Renforcer les lois pour prévenir les actes terroristes, c’est peut-être bien. Empêcher qu’une personne se radicalise, c’est encore mieux. Et des moyens, il en existe !

LIRE LE CORAN

Photo © iStockphoto
Photo © iStockphoto

L’association Bel Agir, organisation sans but lucratif fondée en 2002, offre des classes d’éveil à l’islam pour les adolescents ainsi que des conférences sur la spiritualité musulmane. Ces activités ont lieu au Centre Bel Agir, rue Saint-Hubert, à Montréal, ou dans l’une ou l’autre des mosquées membres de l’association, à Québec, à Laval et à Aylmer.​ La plupart des activités s’adressent à la communauté musulmane, mais certaines sont ouvertes à tous.

« Ce type d’activités sape le radicalisme à la racine, parce qu’il offre des contenus religieux qui ne sont pas simplificateurs comme ceux des extrémistes », explique Bochra Manaï, qui prépare un postdoctorat sur la radicalisation des jeunes à l’INRS-Urbanisation, Culture et Société.

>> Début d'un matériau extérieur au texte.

<file path="config.mk">
export PLATFORM = sky130hd
export DESIGN_NAME = bf16_mult
export DESIGN_NICKNAME = d
export VERILOG_FILES = /design/src/rms_norm_pkg.sv /design/src/bf16_mult.sv
export VERILOG_INCLUDE_DIRS = /design/src /design/src/src
export SDC_FILE = /design/constraint.sdc
export NUM_CORES = 1
export LEC_CHECK = 0
export BUFFER_PORTS_ARGS = -buffer_cell sky130_fd_sc_hd__buf_2
export CAP_MARGIN = 30
export CORE_MARGIN = 4
export CORE_UTILIZATION = 55
export CTS_CLUSTER_SIZE = 30
export DETAILED_ROUTE_END_ITERATION = 16
export GPL_ROUTABILITY_DRIVEN = 0
export HOLD_SLACK_MARGIN = 0.1
export PLACE_DENSITY = 0.85
export SLEW_MARGIN = 40
export SYNTH_ARGS = -nofsm -noshare
export SYNTH_HDL_FRONTEND = slang
export SYNTH_SLANG_ARGS = --single-unit
export TNS_END_PERCENT = 5
</file>
<file path="constraint.sdc">
create_clock -name clk -period 0.8 [get_ports clk]
set_input_delay 0.12 -clock clk [delete_from_list [all_inputs] [get_ports clk]]
set_output_delay 0.12 -clock clk [all_outputs]
set_load 0.01 [all_outputs]
</file>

Cet enseignement, précise-t-elle, donne les clés pour comprendre les textes coraniques ; c’est le meilleur rempart contre les détournements de sens qu’en font les radicaux.

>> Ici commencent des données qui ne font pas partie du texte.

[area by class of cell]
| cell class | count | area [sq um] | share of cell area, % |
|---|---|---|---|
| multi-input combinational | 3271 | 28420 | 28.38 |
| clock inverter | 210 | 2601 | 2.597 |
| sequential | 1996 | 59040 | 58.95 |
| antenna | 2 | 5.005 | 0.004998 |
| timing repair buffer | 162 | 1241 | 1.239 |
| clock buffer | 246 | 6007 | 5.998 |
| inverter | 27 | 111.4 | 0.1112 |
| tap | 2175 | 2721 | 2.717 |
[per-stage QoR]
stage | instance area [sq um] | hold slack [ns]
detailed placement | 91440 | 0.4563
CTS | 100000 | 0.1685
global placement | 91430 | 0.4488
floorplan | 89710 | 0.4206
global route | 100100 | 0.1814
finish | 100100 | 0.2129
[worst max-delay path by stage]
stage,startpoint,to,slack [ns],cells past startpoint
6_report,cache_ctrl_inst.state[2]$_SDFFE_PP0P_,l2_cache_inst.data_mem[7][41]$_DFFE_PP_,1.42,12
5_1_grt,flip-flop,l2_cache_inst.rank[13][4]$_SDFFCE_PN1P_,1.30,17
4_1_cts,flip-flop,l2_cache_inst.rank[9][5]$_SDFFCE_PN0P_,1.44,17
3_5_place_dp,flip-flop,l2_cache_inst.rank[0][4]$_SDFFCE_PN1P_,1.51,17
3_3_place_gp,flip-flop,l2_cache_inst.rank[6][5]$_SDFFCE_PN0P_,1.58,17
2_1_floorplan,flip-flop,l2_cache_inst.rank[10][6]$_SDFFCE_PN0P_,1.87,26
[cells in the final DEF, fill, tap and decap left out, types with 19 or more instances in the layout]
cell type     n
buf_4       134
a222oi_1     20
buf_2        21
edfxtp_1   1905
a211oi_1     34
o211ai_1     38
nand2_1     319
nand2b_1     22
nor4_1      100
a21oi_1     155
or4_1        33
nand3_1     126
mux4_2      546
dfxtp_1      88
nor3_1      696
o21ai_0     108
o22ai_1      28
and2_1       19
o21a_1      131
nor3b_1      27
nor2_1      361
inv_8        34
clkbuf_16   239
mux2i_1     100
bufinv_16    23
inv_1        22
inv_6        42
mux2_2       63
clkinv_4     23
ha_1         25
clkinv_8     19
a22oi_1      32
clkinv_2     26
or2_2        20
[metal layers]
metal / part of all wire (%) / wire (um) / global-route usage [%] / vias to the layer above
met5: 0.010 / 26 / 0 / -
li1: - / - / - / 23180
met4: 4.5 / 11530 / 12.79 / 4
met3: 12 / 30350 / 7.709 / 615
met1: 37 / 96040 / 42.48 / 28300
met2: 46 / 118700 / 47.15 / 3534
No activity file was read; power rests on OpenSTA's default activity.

D’autres mosquées québécoises offrent aussi des activités de ce genre.

S’OCCUPER DE SANTÉ MENTALE

Lamine Foura, cofondateur du Congrès maghrébin au Québec, voudrait que l’on offre aux imams une formation sur les ressources en santé mentale dans la province pour qu’ils puissent diriger leurs croyants instables vers celles-ci. « Si mon voisin est en détresse psychologique, c’est mon devoir de l’orienter vers le bon service, dit-il. Ce devrait être la même chose dans nos institutions religieuses. »

La société a un sérieux examen de conscience à faire, estime Valérie Amiraux, professeure au Département de sociologie de l’Université de Montréal, dont les travaux portent entre autres sur le pluralisme religieux et la radicalisation. « Comment se fait-il qu’en 2014, au Québec, de jeunes garçons se trouvent dans des situations de drames et de difficultés affectives telles qu’ils en viennent à commettre un geste pareil ? Pour eux, c’est le meurtre ou le suicide. »

EN FINIR AVEC LE CHÔMAGE

© Coll. privée
© Coll. privée

« Dans un CV, un nom comme Mohammed diminue les chances d’une personne d’être embauchée », souligne Monsef Derraji, président du Congrès maghrébin au Québec. Rien pour amoindrir le sentiment d’exclusion, carburant de la violence…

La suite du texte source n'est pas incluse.